Sunday, July 10, 2016

Be But a Minute


My sister-in-law and her husband came from Chicago to visit us last week. We spent a glorious day Thursday at the Avenue of the Giants, in the presence of the ancient redwoods. On Friday evening, after a long leisurely dinner, I went to my study for but a minute to check my email. Three steps into the room I slipped in cat vomit. I hopped into the laundry room, donned cleaning gloves, washed my flip-flop off in the utility sink, grabbed a roll of toilet paper, transferred the cat’s artwork to the toilet, and sprayed the rug with carpet cleaner. Then I thought, how rude of me to disappear like that, better go explain. So, while waiting for the carpet cleaner to sink in, I returned to the kitchen for the explainin’. I barely got five words out of my mouth before Ron-and-family busted out laughing at the vision of me in my bright yellow rubber gloves.

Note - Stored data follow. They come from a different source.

### src/rtl/corr_peak_detector.sv
// Per-sweep peak search over a stream of unsigned correlation values; reports {max, lag} via valid/ready.
// Optional build macro CORR_THRESHOLD_EN adds a threshold port captured at start and drives peak_above.
module corr_peak_detector #(
    parameter int WIDTH    = 256,
    parameter int C_WIDTH  = 8,
    parameter int NUM_LAGS = (1 << C_WIDTH)
) (
    input  logic               clk,
    input  logic               reset,
    input  logic               start,
    input  logic               in_valid,
    output logic               in_ready,
    input  logic [C_WIDTH-1:0] in_lag,
    input  logic [WIDTH-1:0]   in_value,
    input  logic               in_last,
    output logic               peak_valid,
    input  logic               peak_ready,
    output logic [WIDTH-1:0]   peak_value,
    output logic [C_WIDTH-1:0] peak_lag,
    output logic               peak_above,
    output logic               busy,
    output logic               order_err
`ifdef CORR_THRESHOLD_EN
    ,
    input  logic [WIDTH-1:0]   threshold
`endif
);

    typedef enum logic [1:0] {IDLE, SCAN, REPORT} state_t;

    localparam logic [C_WIDTH:0] LAST_CNT = (C_WIDTH+1)'(NUM_LAGS - 1);

    state_t             state, state_n;
    logic [WIDTH-1:0]   max_q;
    logic [C_WIDTH-1:0] lag_q;
    logic [C_WIDTH:0]   cnt_q;
    logic               seen_q;
    logic               oerr_q;
    logic               accept;
    logic               close;
`ifdef CORR_THRESHOLD_EN
    logic [WIDTH-1:0]   thr_q;
`endif

    assign accept = in_valid && in_ready;
    assign close  = accept && (in_last || (cnt_q == LAST_CNT));

    always_ff @(posedge clk) begin
        if (reset) state <= IDLE;
        else       state <= state_n;
    end

    always_comb begin
        state_n = state;
        case (state)
            IDLE:    if (start)      state_n = SCAN;
            SCAN:    if (close)      state_n = REPORT;
            REPORT:  if (peak_ready) state_n = IDLE;
            default:                 state_n = IDLE;
        endcase
    end

    always_comb begin
        in_ready   = (state == SCAN);
        peak_valid = (state == REPORT);
        busy       = (state != IDLE);
`ifdef CORR_THRESHOLD_EN
        peak_above = (state == REPORT) && (max_q >= thr_q);
`else
        peak_above = (state == REPORT);
`endif
    end

    // Running max: strict '>' keeps the earliest lag on ties; seen forces capture of the first sample.
    always_ff @(posedge clk) begin
        if (reset) begin
            max_q  <= '0;
            lag_q  <= '0;
            cnt_q  <= '0;
            seen_q <= 1'b0;
            oerr_q <= 1'b0;
        end else if (state == IDLE && start) begin
            max_q  <= '0;
            lag_q  <= '0;
            cnt_q  <= '0;
            seen_q <= 1'b0;
            oerr_q <= 1'b0;
        end else if (accept) begin
            if (!seen_q || in_value > max_q) begin
                max_q <= in_value;
                lag_q <= in_lag;
            end
            seen_q <= 1'b1;
            if ({1'b0, in_lag} != cnt_q) oerr_q <= 1'b1;
            cnt_q <= cnt_q + 1'b1;
        end
    end

`ifdef CORR_THRESHOLD_EN
    always_ff @(posedge clk) begin
        if (reset)                    thr_q <= '0;
        else if (state == IDLE && start) thr_q <= threshold;
    end
`endif

    assign peak_value = max_q;
    assign peak_lag   = lag_q;
    assign order_err  = oerr_q;

endmodule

Never mind. I returned to the study to scrub away at the spot in question and promptly slipped in cat vomit again. I had previously failed to notice that the cat had two episodes of indigestion on my carpet. That’s when I opened the throttle and got out my binoculars, magnifying glass, sponge mop, vacuum cleaner, garden hose, pneumatic scrub brush, and Lysol spray. My brief minute of absence from visiting with my houseguests stretched into half an hour. When I finally finished cleaning up the kitty-cat’s re-dinner, I discovered that the internet was down and I couldn’t check email anyway. Mission fail. I took the episode as a reminder that “but a minute” is all relative because anything can (and does) happen.

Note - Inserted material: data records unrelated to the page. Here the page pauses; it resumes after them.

--- config.mk ---
export PLATFORM = sky130hd
export DESIGN_NAME = fetch_stage_flat
export DESIGN_NICKNAME = d
export VERILOG_FILES = /design/src/rtl/fetch_stage_if.sv /design/src/rtl/fetch_stage.sv /design/src/flat_wrapper.sv
export SDC_FILE = /design/constraint.sdc
export NUM_CORES = 1
export LEC_CHECK = 0
export ABC_AREA = 1
export CELL_PAD_IN_SITES_DETAIL_PLACEMENT = 1
export CELL_PAD_IN_SITES_GLOBAL_PLACEMENT = 1
export CORE_UTILIZATION = 42
export DETAILED_ROUTE_END_ITERATION = 10
export MAX_ROUTING_LAYER = met4
export PLACE_DENSITY_LB_ADDON = 0.15
export SLEW_MARGIN = 5
export SYNTH_ARGS = -nofsm -noshare
export SYNTH_HDL_FRONTEND = slang
export SYNTH_SLANG_ARGS = --single-unit
--- constraint.sdc ---
create_clock -name clk -period 2.9 [get_ports clk]
set_input_delay 0.725 -clock clk [delete_from_list [all_inputs] [get_ports clk]]
set_output_delay 0.725 -clock clk [all_outputs]
set_load 0.005 [all_outputs]
--- src/rtl/fetch_stage_if.sv ---
// Instruction-memory bus between the fetch stage and the instruction memory.
// Single-outstanding request/response handshake:
//   req    fetch -> mem   request valid
//   addr   fetch -> mem   word-aligned byte address
//   ready  mem -> fetch   request accepted when req && ready
//   rvalid mem -> fetch   response valid, in order
//   rdata  mem -> fetch   response instruction
interface fetch_stage_if;
  logic        req;
  logic [31:0] addr;
  logic        ready;
  logic        rvalid;
  logic [31:0] rdata;

  modport master (
    output req,
    output addr,
    input  ready,
    input  rvalid,
    input  rdata
  );

  modport slave (
    input  req,
    input  addr,
    output ready,
    output rvalid,
    output rdata
  );
endinterface

--- src/rtl/fetch_stage.sv ---
// fetch_stage: RV32I instruction fetch stage.
// Holds the program counter, fetches over a single-outstanding imem handshake,
// buffers one returned instruction so memory latency and hazard stalls are
// absorbed, and kills wrong-path fetches when execute redirects.
//
// Ports:
//   clk, reset_n        clock, asynchronous active-low reset
//   StallF              hold the IF/ID-facing output registers
//   PCSrcE, PCTargetE   execute-stage redirect and target (bits [1:0] ignored)
//   imem                instruction-memory bus (fetch_stage_if.master)
//   InstrF, PCF,        registered instruction, its address, address + 4
//   PCPlus4F
//   FetchValidF         InstrF is real; otherwise InstrF is the NOP bubble
//
// Optional feature macro FETCH_PERF_CNT_EN adds FetchBubbleCnt and
// RedirectCnt (32-bit wrapping counters). Without it they are absent.
module fetch_stage #(
  parameter logic [31:0] RESET_PC  = 32'h0000_0000,
  parameter logic [31:0] NOP_INSTR = 32'h0000_0013
) (
  input  logic          clk,
  input  logic          reset_n,
  input  logic          StallF,
  input  logic          PCSrcE,
  input  logic [31:0]   PCTargetE,
  fetch_stage_if.master imem,
  output logic [31:0]   InstrF,
  output logic [31:0]   PCF,
  output logic [31:0]   PCPlus4F,
  output logic          FetchValidF
`ifdef FETCH_PERF_CNT_EN
  ,
  output logic [31:0]   FetchBubbleCnt,
  output logic [31:0]   RedirectCnt
`endif
);

  typedef enum logic [0:0] {
    S_REQ  = 1'b0,
    S_WAIT = 1'b1
  } state_e;

  state_e      r_state;
  state_e      w_state_nxt;
  logic [31:0] r_pc;
  logic [31:0] w_pc_nxt;
  logic        r_kill;
  logic        w_kill_nxt;
  logic [31:0] r_req_pc;
  logic [31:0] w_req_pc_nxt;
  logic        w_req;
  logic        w_buf_wr;
  logic [31:0] w_target;

  logic        r_buf_valid;
  logic [31:0] r_buf_instr;
  logic [31:0] r_buf_pc;

  logic [31:0] r_instr;
  logic [31:0] r_pcf;
  logic [31:0] r_pcp4;
  logic        r_valid;

  // Redirect target forced to a word boundary.
  assign w_target = PCTargetE & 32'hFFFF_FFFC;

  assign imem.req    = w_req;
  assign imem.addr   = r_pc;
  assign InstrF      = r_instr;
  assign PCF         = r_pcf;
  assign PCPlus4F    = r_pcp4;
  assign FetchValidF = r_valid;

  // Next-state logic for the request FSM, fetch PC and kill flag.
  always_comb begin
    w_state_nxt  = r_state;
    w_pc_nxt     = r_pc;
    w_kill_nxt   = r_kill;
    w_req_pc_nxt = r_req_pc;
    w_req        = 1'b0;
    w_buf_wr     = 1'b0;
    case (r_state)
      S_REQ: begin
        // Do not request while a buffered instruction is stuck behind a
        // stall; gating with reset_n keeps req low during reset.
        w_req = reset_n && !PCSrcE && (!r_buf_valid || !StallF);
        if (w_req && imem.ready) begin
          w_req_pc_nxt = r_pc;
          w_pc_nxt     = r_pc + 32'd4;
          w_state_nxt  = S_WAIT;
        end else begin
          w_state_nxt  = S_REQ;
        end
      end
      S_WAIT: begin
        if (imem.rvalid) begin
          // A response belonging to a killed path is dropped here.
          w_buf_wr    = !r_kill && !PCSrcE;
          w_kill_nxt  = 1'b0;
          w_state_nxt = S_REQ;
        end else if (PCSrcE) begin
          // Response still in flight: remember to discard it on arrival.
          w_kill_nxt  = 1'b1;
        end else begin
          w_kill_nxt  = r_kill;
        end
      end
      default: begin
        w_state_nxt = S_REQ;
        w_kill_nxt  = 1'b0;
      end
    endcase
    if (PCSrcE) begin
      w_pc_nxt = w_target;
    end else begin
      w_pc_nxt = w_pc_nxt;
    end
  end

  // FSM state, fetch PC, kill flag and in-flight request address.
  always_ff @(posedge clk or negedge reset_n) begin
    if (!reset_n) begin
      r_state  <= S_REQ;
      r_pc     <= RESET_PC;
      r_kill   <= 1'b0;
      r_req_pc <= RESET_PC;
    end else begin
      r_state  <= w_state_nxt;
      r_pc     <= w_pc_nxt;
      r_kill   <= w_kill_nxt;
      r_req_pc <= w_req_pc_nxt;
    end
  end

  // Holding buffer and IF/ID-facing output registers.
  always_ff @(posedge clk or negedge reset_n) begin
    if (!reset_n) begin
      r_buf_valid <= 1'b0;
      r_buf_instr <= NOP_INSTR;
      r_buf_pc    <= RESET_PC;
      r_instr     <= NOP_INSTR;
      r_pcf       <= RESET_PC;
      r_pcp4      <= RESET_PC + 32'd4;
      r_valid     <= 1'b0;
    end else if (PCSrcE) begin
      // Redirect overrides the stall: flush buffer and outputs, PCF held.
      r_buf_valid <= 1'b0;
      r_instr     <= NOP_INSTR;
      r_valid     <= 1'b0;
    end else begin
      if (!StallF) begin
        if (r_buf_valid) begin
          r_instr <= r_buf_instr;
          r_pcf   <= r_buf_pc;
          r_pcp4  <= r_buf_pc + 32'd4;
          r_valid <= 1'b1;
        end else begin
          r_instr <= NOP_INSTR;
          r_valid <= 1'b0;
        end
      end else begin
        r_instr <= r_instr;
        r_valid <= r_valid;
      end
      // A write in the same cycle as a drain leaves the new entry valid.
      if (w_buf_wr) begin
        r_buf_valid <= 1'b1;
        r_buf_instr <= imem.rdata;
        r_buf_pc    <= r_req_pc;
      end else if (!StallF) begin
        r_buf_valid <= 1'b0;
      end else begin
        r_buf_valid <= r_buf_valid;
      end
    end
  end

`ifdef FETCH_PERF_CNT_EN
  logic [31:0] r_bubble_cnt;
  logic [31:0] r_redirect_cnt;

  assign FetchBubbleCnt = r_bubble_cnt;
  assign RedirectCnt    = r_redirect_cnt;

  // Bubble and redirect event counters, wrapping at 2^32.
  always_ff @(posedge clk or negedge reset_n) begin
    if (!reset_n) begin
      r_bubble_cnt   <= 32'd0;
      r_redirect_cnt <= 32'd0;
    end else begin
      // An unstalled edge loads a bubble on redirect or with an empty buffer.
      if (!StallF && (PCSrcE || !r_buf_valid)) begin
        r_bubble_cnt <= r_bubble_cnt + 32'd1;
      end else begin
        r_bubble_cnt <= r_bubble_cnt;
      end
      if (PCSrcE) begin
        r_redirect_cnt <= r_redirect_cnt + 32'd1;
      end else begin
        r_redirect_cnt <= r_redirect_cnt;
      end
    end
  end
`endif

endmodule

Last week, an acquaintance of mine, let’s call her Mary, went to play a round of golf. On the second fairway, an errant golf ball escaped from the nearby driving range and hit Mary in the head. She was taken by ambulance to the trauma center and treated for hematoma and concussion. She also managed to acquire ten staples in her head (because she had lacerations), a whopping headache, and a souvenir golf ball. Afternoon and evening plans were canceled. We plan how to use our time and the minutes pile onto a hayride and head for the meadow.

I have often witnessed my husband stretching a minute into an hour. The worst situation to befall his efforts at keeping to a schedule is the need to find something. Anything. A shoelace, lab order, jacket, camera, CD. Why would he be looking for his water-aerobic-shoes in the garden? Or for his flash drive under the sink in the guest bathroom? Or for soap under the couch? Last week I watched him open a drawer to remove a prescription so he could phone the pharmacy for a refill and instead of picking up the prescription, he plucked a stray receipt out of the drawer and pondered it. So I said, “Slowly put the receipt down and pick up the prescription, then step away from the drawer.” If distraction were an Olympic sport, he would have a gold medal. So I often think we are leaving the house in a minute and I wind up reading half of Cloud Atlas before he is ready to get in the car.

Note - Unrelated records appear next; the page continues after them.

==> config.mk <==
export PLATFORM = sky130hd
export DESIGN_NAME = seg7_scan_display
export DESIGN_NICKNAME = d
export VERILOG_FILES = /design/src/rtl/seg7_pkg.sv /design/src/rtl/seg7_scan_display_bin2bcd.sv /design/src/rtl/seg7_scan_display.sv
export SDC_FILE = /design/constraint.sdc
export NUM_CORES = 1
export LEC_CHECK = 0
export CORE_MARGIN = 2
export CORE_UTILIZATION = 40
export DETAILED_ROUTE_END_ITERATION = 7
export PLACE_DENSITY = 0.57
export SYNTH_ARGS = -nofsm -noshare
export SYNTH_HDL_FRONTEND = slang
export SYNTH_SLANG_ARGS = --single-unit
==> constraint.sdc <==
create_clock -name clk -period 5.1 [get_ports clk]
set_input_delay 1.275 -clock clk [delete_from_list [all_inputs] [get_ports clk]]
set_output_delay 1.275 -clock clk [all_outputs]
set_load 0.005 [all_outputs]
==> src/rtl/seg7_pkg.sv <==
// Shared constants, converter state encoding and segment lookup for the
// multiplexed seven-segment display.
package seg7_pkg;

   localparam logic [7:0] SEG_BLANK = 8'hFF;
   localparam logic [7:0] SEG_DASH  = 8'hBF;

   localparam logic MODE_HEX = 1'b0;
   localparam logic MODE_DEC = 1'b1;

   typedef enum logic [1:0] {
      ST_IDLE  = 2'd0,
      ST_SHIFT = 2'd1,
      ST_DONE  = 2'd2
   } bcd_state_t;

   // Active-low {g,f,e,d,c,b,a} pattern for one hex nibble
   function automatic logic [6:0] hex_to_seg(input logic [3:0] nib);
      logic [6:0] seg;
      case (nib)
         4'h0:    seg = 7'h40;
         4'h1:    seg = 7'h79;
         4'h2:    seg = 7'h24;
         4'h3:    seg = 7'h30;
         4'h4:    seg = 7'h19;
         4'h5:    seg = 7'h12;
         4'h6:    seg = 7'h02;
         4'h7:    seg = 7'h78;
         4'h8:    seg = 7'h00;
         4'h9:    seg = 7'h10;
         4'hA:    seg = 7'h08;
         4'hB:    seg = 7'h03;
         4'hC:    seg = 7'h46;
         4'hD:    seg = 7'h21;
         4'hE:    seg = 7'h06;
         4'hF:    seg = 7'h0E;
         default: seg = 7'h7F;
      endcase
      return seg;
   endfunction

endpackage

==> src/rtl/seg7_scan_display_bin2bcd.sv <==
// Sequential double-dabble converter: one input bit per cycle, with a sticky
// flag for any carry that falls off the top BCD digit.
module bin2bcd_seq
   import seg7_pkg::*;
#(
   parameter int DATA_W = 16,
   parameter int DIGITS = 4
) (
   input  logic                  clk,
   input  logic                  rst,
   input  logic                  start,
   input  logic [DATA_W-1:0]     bin,
   output logic                  busy,
   output logic                  done,
   output logic [4*DIGITS-1:0]   bcd,
   output logic                  ovf
);

   localparam int CNT_W = $clog2(DATA_W + 1);

   bcd_state_t          state_r;
   logic [DATA_W-1:0]   shift_r;
   logic [4*DIGITS-1:0] bcd_r;
   logic [4*DIGITS-1:0] adj_s;
   logic [CNT_W-1:0]    cnt_r;
   logic                ovf_r;
   logic                busy_r;
   logic                done_r;

   // Add-3 correction of every BCD digit ahead of the next shift
   always_comb begin
      adj_s = bcd_r;
      for (int i = 0; i < DIGITS; i++) begin
         if (bcd_r[4*i +: 4] > 4'd4) begin
            adj_s[4*i +: 4] = bcd_r[4*i +: 4] + 4'd3;
         end else begin
            adj_s[4*i +: 4] = bcd_r[4*i +: 4];
         end
      end
   end

   // Converter FSM; a bit leaving the top digit means value >= 10^DIGITS
   always_ff @(posedge clk or posedge rst) begin
      if (rst) begin
         state_r <= ST_IDLE;
         shift_r <= '0;
         bcd_r   <= '0;
         cnt_r   <= '0;
         ovf_r   <= 1'b0;
         busy_r  <= 1'b0;
         done_r  <= 1'b0;
      end else begin
         case (state_r)
            ST_IDLE: begin
               done_r <= 1'b0;
               if (start) begin
                  shift_r <= bin;
                  bcd_r   <= '0;
                  cnt_r   <= '0;
                  ovf_r   <= 1'b0;
                  busy_r  <= 1'b1;
                  state_r <= ST_SHIFT;
               end
            end
            ST_SHIFT: begin
               bcd_r   <= {adj_s[4*DIGITS-2:0], shift_r[DATA_W-1]};
               shift_r <= {shift_r[DATA_W-2:0], 1'b0};
               ovf_r   <= ovf_r | adj_s[4*DIGITS-1];
               cnt_r   <= cnt_r + CNT_W'(1);
               if (cnt_r == CNT_W'(DATA_W - 1)) begin
                  done_r  <= 1'b1;
                  state_r <= ST_DONE;
               end
            end
            ST_DONE: begin
               busy_r  <= 1'b0;
               done_r  <= 1'b0;
               state_r <= ST_IDLE;
            end
            default: begin
               busy_r  <= 1'b0;
               done_r  <= 1'b0;
               state_r <= ST_IDLE;
            end
         endcase
      end
   end

   assign busy = busy_r;
   assign done = done_r;
   assign bcd  = bcd_r;
   assign ovf  = ovf_r;

endmodule

==> src/rtl/seg7_scan_display.sv <==
// Multiplexed seven-segment driver for a debug value: hex or decimal display,
// leading-zero blanking, per-digit decimal points and overflow dashes.
module seg7_scan_display
   import seg7_pkg::*;
#(
   parameter int DIGITS      = 4,
   parameter int DATA_W      = 16,
   parameter int REFRESH_DIV = 100000
) (
   input  logic              clk,
   input  logic              rst,
   input  logic [DATA_W-1:0] value,
   input  logic              mode,
   input  logic              blank_lz,
   input  logic [DIGITS-1:0] dp_mask,
   input  logic              load,
   output logic              busy,
   output logic [7:0]        segments,
   output logic [DIGITS-1:0] an
);

   localparam int IDX_W = (DIGITS > 1) ? $clog2(DIGITS) : 1;
   localparam int PRE_W = $clog2(REFRESH_DIV);

   logic [PRE_W-1:0]           presc_r;
   logic [IDX_W-1:0]           idx_r;
   logic [4*DIGITS-1:0]        disp_r;
   logic                       ovf_r;
   logic [DIGITS-1:0]          an_r;
   logic [7:0]                 seg_r;
   logic [4*DIGITS+DATA_W-1:0] wide_s;
   logic                       hex_ovf_s;
   logic                       accept_s;
   logic                       start_s;
   logic                       eng_busy_s;
   logic                       eng_done_s;
   logic [4*DIGITS-1:0]        eng_bcd_s;
   logic                       eng_ovf_s;
   logic [DIGITS-1:0]          blank_s;
   logic [DIGITS-1:0]          onehot_s;
   logic [3:0]                 cur_nib_s;
   logic [7:0]                 cur_seg_s;

   // Zero-extended copy so any bit above the displayable nibbles is an overflow
   assign wide_s    = {{(4*DIGITS){1'b0}}, value};
   assign hex_ovf_s = |wide_s[4*DIGITS+DATA_W-1:4*DIGITS];
   assign accept_s  = load & ~eng_busy_s;
   assign start_s   = accept_s & (mode == MODE_DEC);

   bin2bcd_seq #(.DATA_W(DATA_W), .DIGITS(DIGITS)) u_bin2bcd (
      .clk   (clk),
      .rst   (rst),
      .start (start_s),
      .bin   (value),
      .busy  (eng_busy_s),
      .done  (eng_done_s),
      .bcd   (eng_bcd_s),
      .ovf   (eng_ovf_s)
   );

   // Display register: immediate for hex, atomic commit at end of decimal conversion
   always_ff @(posedge clk or posedge rst) begin
      if (rst) begin
         disp_r <= '0;
         ovf_r  <= 1'b0;
      end else if (eng_done_s) begin
         disp_r <= eng_bcd_s;
         ovf_r  <= eng_ovf_s;
      end else if (accept_s && (mode == MODE_HEX)) begin
         disp_r <= wide_s[4*DIGITS-1:0];
         ovf_r  <= hex_ovf_s;
      end
   end

   // Refresh prescaler and digit index
   always_ff @(posedge clk or posedge rst) begin
      if (rst) begin
         presc_r <= '0;
         idx_r   <= '0;
      end else if (presc_r == PRE_W'(REFRESH_DIV - 1)) begin
         presc_r <= '0;
         if (idx_r == IDX_W'(DIGITS - 1)) begin
            idx_r <= '0;
         end else begin
            idx_r <= idx_r + IDX_W'(1);
         end
      end else begin
         presc_r <= presc_r + PRE_W'(1);
      end
   end

   // Blanking mask, anode one-hot and segment pattern for the current digit
   always_comb begin
      logic zero_above_s;
      zero_above_s = 1'b1;
      blank_s      = '0;
      onehot_s     = '0;
      for (int i = DIGITS - 1; i >= 0; i--) begin
         zero_above_s = zero_above_s & (disp_r[4*i +: 4] == 4'h0);
         blank_s[i]   = blank_lz & zero_above_s & (i != 0);
         onehot_s[i]  = (idx_r == IDX_W'(i));
      end
      cur_nib_s = disp_r[4*int'(idx_r) +: 4];
      if (ovf_r) begin
         cur_seg_s = {~dp_mask[idx_r], SEG_DASH[6:0]};
      end else if (blank_s[idx_r]) begin
         cur_seg_s = {~dp_mask[idx_r], SEG_BLANK[6:0]};
      end else begin
         cur_seg_s = {~dp_mask[idx_r], hex_to_seg(cur_nib_s)};
      end
   end

   // Registered pin drivers, dark while in reset
   always_ff @(posedge clk or posedge rst) begin
      if (rst) begin
         an_r  <= '1;
         seg_r <= SEG_BLANK;
      end else begin
         an_r  <= ~onehot_s;
         seg_r <= cur_seg_s;
      end
   end

   assign an       = an_r;
   assign segments = seg_r;
   assign busy     = eng_busy_s;

endmodule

Sometimes but a minute takes us the long way around. Sometimes the long way around goes by in but a minute.

I wasn’t sure I would even write a blog post this week, with violence devouring my country, and the news so sad, so hard to absorb, so disturbing, so full of death and grief. I try to write humor on the blog, to give my readers a break from all that stuff going on outside. But this week was un-funny. This week the news was so bad that it made my cat throw up. Twice. Current events have me reflecting on how all of life is but a minute. I am thinking back on my life in the context of time. Dinner will be on the table in a minute, kids. Just give me a minute to change into my swimsuit and I’ll take you to the pool. One minute for me to make popcorn and then we can start the movie. Then, in but a minute, the kids are grown and gone. I put on my sturdy sneakers, take my walking stick, and do my daily hike behind the lake to gather my thoughts so I can face the day. It seems like a minute ago that I had three children hopping along beside me wherever I went, but now I am a solitary walker. In but a minute my life will be finished. Life is fragile and brief, filled with precious minutes. Stay safe out there. Cherish the moment.

Lovely visit with my in-laws. Here we are amidst the ancient redwoods. 
They are by the overturned tree and I am in the background looking up and up and up, 
out of myself, out of the strife in the world, into the beauty and peace of the trees.